Reputation: 85
Is there a simple way to find and remove duplicate rows from a CSV file?
Sample test.csv file:
row1 test tyy......
row2 tesg ghh
row2 tesg ghh
row2 tesg ghh
....
row3 tesg ghh
row3 tesg ghh
...
row4 tesg ghh
Expected results:
row1 test tyy......
row2 tesg ghh
....
row3 tesg ghh
...
row4 tesg ghh
Where can I start to accomplish this with PHP?
Upvotes: 2
Views: 12935
Reputation: 364
One line solution:
file_put_contents('newdata.csv', array_unique(file('data.csv')));
Upvotes: 0
Reputation: 38436
A straight-to-the point method would be to read the file in line-by-line and keep track of each row you've previously seen. If the current row has already been seen, skip it.
Something like the following (untested) code may work:
<?php
// array to hold all "seen" lines
$lines = array();
// open the csv file
if (($handle = fopen("test.csv", "r")) !== false) {
// read each line into an array
while (($data = fgetcsv($handle, 8192, ",")) !== false) {
// build a "line" from the parsed data
$line = join(",", $data);
// if the line has been seen, skip it
if (isset($lines[$line])) continue;
// save the line
$lines[$line] = true;
}
fclose($handle);
}
// build the new content-data
$contents = '';
foreach ($lines as $line => $bool) $contents .= $line . "\r\n";
// save it to a new file
file_put_contents("test_unique.csv", $contents);
?>
This code uses fgetcsv()
and uses a space comma as your column-delimiter (based on the sample-data in your question comment).
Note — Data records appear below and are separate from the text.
File: config.mk
export PLATFORM = sky130hd
export DESIGN_NAME = filter_test_sequencer
export DESIGN_NICKNAME = d
export VERILOG_FILES = /design/src/rtl/filter_test_sequencer.sv
export SDC_FILE = /design/constraint.sdc
export NUM_CORES = 1
export LEC_CHECK = 0
export ABC_AREA = 1
export CAP_MARGIN = 20
export CORE_UTILIZATION = 45
export DETAILED_ROUTE_END_ITERATION = 8
export PLACE_DENSITY = 0.75
export SLEW_MARGIN = 20
export SYNTH_ARGS = -nofsm -noshare
export SYNTH_HDL_FRONTEND = slang
export SYNTH_SLANG_ARGS = --single-unit
File: constraint.sdc
create_clock -name clk -period 7.8 [get_ports clk]
set_input_delay 1.56 -clock clk [delete_from_list [all_inputs] [get_ports clk]]
set_output_delay 1.56 -clock clk [all_outputs]
set_load 0.02 [all_outputs]
File: src/rtl/filter_test_sequencer.sv
// Scripted step controller for the filter bench: applies table entries to exp_sig_gen,
// measures the peak of every filter output over a fixed window and streams one record per filter.
//
// state      | meaning
// -----------+------------------------------------------------------------
// ST_IDLE    | waiting for start; table writable, test_* held at 0
// ST_SETTLE  | test_* driven from table[step]; wait SETTLE_CYCLES
// ST_MEASURE | DWELL_CYCLES samples, per-filter signed peak and position
// ST_REPORT  | one record per filter over valid/ready, then next step or IDLE
module filter_test_sequencer #(
  parameter int SIZE_DELAY       = 8,
  parameter int SIZE_FILTER_DATA = 16,
  parameter int NUM_FILTERS      = 4,
  parameter int NUM_STEPS        = 8,
  parameter int SETTLE_CYCLES    = 64,
  parameter int DWELL_CYCLES     = 1024,
  localparam int AW = $clog2(NUM_STEPS),
  localparam int FW = (NUM_FILTERS > 1) ? $clog2(NUM_FILTERS) : 1,
  localparam int PW = $clog2(DWELL_CYCLES),
  localparam int W  = SIZE_FILTER_DATA
) (
  input  logic                        clk,
  input  logic                        reset,
  input  logic                        cfg_we,
  input  logic [AW-1:0]               cfg_addr,
  input  logic [SIZE_DELAY+1:0]       cfg_data,
  input  logic                        start,
  input  logic [AW-1:0]               step_last,
  input  logic                        abort,
  input  logic [NUM_FILTERS*W-1:0]    filt_data,
  output logic                        test_overlay,
  output logic                        test_rate,
  output logic [SIZE_DELAY-1:0]       test_delay,
  output logic                        busy,
  output logic                        res_valid,
  input  logic                        res_ready,
  output logic [AW-1:0]               res_step,
  output logic [FW-1:0]               res_filter,
  output logic [W-1:0]                res_peak,
  output logic [PW-1:0]               res_peak_pos,
  output logic                        done
);

  localparam int CW = (SETTLE_CYCLES > 1) ? $clog2(SETTLE_CYCLES) : 1;

  localparam logic [1:0] ST_IDLE    = 2'd0;
  localparam logic [1:0] ST_SETTLE  = 2'd1;
  localparam logic [1:0] ST_MEASURE = 2'd2;
  localparam logic [1:0] ST_REPORT  = 2'd3;

  logic [1:0]            state;
  logic [AW-1:0]         step;
  logic [AW-1:0]         last_step;
  logic [CW-1:0]         settle_cnt;
  logic [PW-1:0]         sample_idx;
  logic signed [W-1:0]   peak     [NUM_FILTERS];
  logic [PW-1:0]         peak_pos [NUM_FILTERS];
  logic [SIZE_DELAY+1:0] step_table [NUM_STEPS];

  logic signed [W-1:0]   sample   [NUM_FILTERS];
  logic signed [W-1:0]   peak_nxt [NUM_FILTERS];
  logic [PW-1:0]         pos_nxt  [NUM_FILTERS];
  logic [SIZE_DELAY+1:0] start_entry;
  logic [SIZE_DELAY+1:0] next_entry;
  logic [FW-1:0]         fil_next;
  logic                  rec_accept;
  logic                  last_filter;

  // First sample of the window always loads, which is equivalent to starting from the most-negative value.
  always_comb begin
    for (int f = 0; f < NUM_FILTERS; f++) begin
      sample[f]   = $signed(filt_data[f*W +: W]);
      peak_nxt[f] = peak[f];
      pos_nxt[f]  = peak_pos[f];
      if ((sample_idx == '0) || (sample[f] > peak[f])) begin
        peak_nxt[f] = sample[f];
        pos_nxt[f]  = sample_idx;
      end
    end
  end

  // A write and a start in the same cycle: the new data reaches test_* directly.
  assign start_entry = (cfg_we && (cfg_addr == '0)) ? cfg_data : step_table[0];
  assign next_entry  = step_table[step + AW'(1)];
  assign fil_next    = res_filter + FW'(1);
  assign rec_accept  = res_valid & res_ready;
  assign last_filter = (res_filter == FW'(NUM_FILTERS - 1));

  always_ff @(posedge clk) begin
    if (!reset && !abort && (state == ST_IDLE) && cfg_we)
      step_table[cfg_addr] <= cfg_data;
  end

  always_ff @(posedge clk) begin
    if (reset) begin
      state        <= ST_IDLE;
      step         <= '0;
      last_step    <= '0;
      settle_cnt   <= '0;
      sample_idx   <= '0;
      test_overlay <= 1'b0;
      test_rate    <= 1'b0;
      test_delay   <= '0;
      busy         <= 1'b0;
      res_valid    <= 1'b0;
      res_step     <= '0;
      res_filter   <= '0;
      res_peak     <= '0;
      res_peak_pos <= '0;
      done         <= 1'b0;
      for (int f = 0; f < NUM_FILTERS; f++) begin
        peak[f]     <= '0;
        peak_pos[f] <= '0;
      end
    end else begin
      done <= 1'b0;
      if (abort) begin
        state        <= ST_IDLE;
        busy         <= 1'b0;
        res_valid    <= 1'b0;
        test_overlay <= 1'b0;
        test_rate    <= 1'b0;
        test_delay   <= '0;
      end else begin
        case (state)
          ST_IDLE: begin
            if (start) begin
              last_step  <= step_last;
              step       <= '0;
              {test_overlay, test_rate, test_delay} <= start_entry;
              settle_cnt <= CW'(SETTLE_CYCLES - 1);
              busy       <= 1'b1;
              state      <= ST_SETTLE;
            end
          end
          ST_SETTLE: begin
            if (settle_cnt == '0) begin
              sample_idx <= '0;
              state      <= ST_MEASURE;
            end else begin
              settle_cnt <= settle_cnt - CW'(1);
            end
          end
          ST_MEASURE: begin
            for (int f = 0; f < NUM_FILTERS; f++) begin
              peak[f]     <= peak_nxt[f];
              peak_pos[f] <= pos_nxt[f];
            end
            sample_idx <= sample_idx + PW'(1);
            if (sample_idx == '1) begin
              res_valid    <= 1'b1;
              res_step     <= step;
              res_filter   <= '0;
              res_peak     <= peak_nxt[0];
              res_peak_pos <= pos_nxt[0];
              state        <= ST_REPORT;
            end
          end
          ST_REPORT: begin
            if (rec_accept) begin
              if (last_filter) begin
                res_valid <= 1'b0;
                if (step == last_step) begin
                  done         <= 1'b1;
                  busy         <= 1'b0;
                  test_overlay <= 1'b0;
                  test_rate    <= 1'b0;
                  test_delay   <= '0;
                  state        <= ST_IDLE;
                end else begin
                  step       <= step + AW'(1);
                  {test_overlay, test_rate, test_delay} <= next_entry;
                  settle_cnt <= CW'(SETTLE_CYCLES - 1);
                  state      <= ST_SETTLE;
                end
              end else begin
                res_filter   <= fil_next;
                res_peak     <= peak[fil_next];
                res_peak_pos <= peak_pos[fil_next];
              end
            end
          end
          default: state <= ST_IDLE;
        endcase
      end
    end
  end

endmodule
Storing every line that has been seen, as above, will assure to remove all duplicate lines in the file regardless of whether-or-not they're directly following one another or not. If they're always going to be back-to-back, a more simple method (and more memory conscious) would be to store only the last-seen line and then compare against the current one.
UPDATE (duplicate lines via the SKU-column, not full-line)
Based on sample data provided in a comment, the "duplicate lines" aren't actually equal (though they are similar, they differ by a good number of columns). The similarity between them can be linked to a single column, the sku
.
The following is an expanded version of the above code. This block will parse the first line (column-list) of the CSV file to determine which column contains the sku
code. From there, it will keep a unique list of SKU codes seen and if the current line has a "new" code, it will write that line to the new "unique" file using fputcsv()
:
<?php
// array to hold all unique lines
$lines = array();
// array to hold all unique SKU codes
$skus = array();
// index of the `sku` column
$skuIndex = -1;
// open the "save-file"
if (($saveHandle = fopen("test_unique.csv", "w")) !== false) {
// open the csv file
if (($readHandle = fopen("test.csv", "r")) !== false) {
// read each line into an array
while (($data = fgetcsv($readHandle, 8192, ",")) !== false) {
if ($skuIndex == -1) {
// we need to determine what column the "sku" is; this will identify
// the "unique" rows
foreach ($data as $index => $column) {
if ($column == 'sku') {
$skuIndex = $index;
break;
}
}
if ($skuIndex == -1) {
echo "Couldn't determine the SKU-column.";
die();
}
// write this line to the file
fputcsv($saveHandle, $data);
}
// if the sku has been seen, skip it
if (isset($skus[$data[$skuIndex]])) continue;
$skus[$data[$skuIndex]] = true;
// write this line to the file
fputcsv($saveHandle, $data);
}
fclose($readHandle);
}
fclose($saveHandle);
}
?>
Overall, this method is far-more memory friendly as it doesn't need to save a copy of every line in memory (only the SKU codes).
Upvotes: 13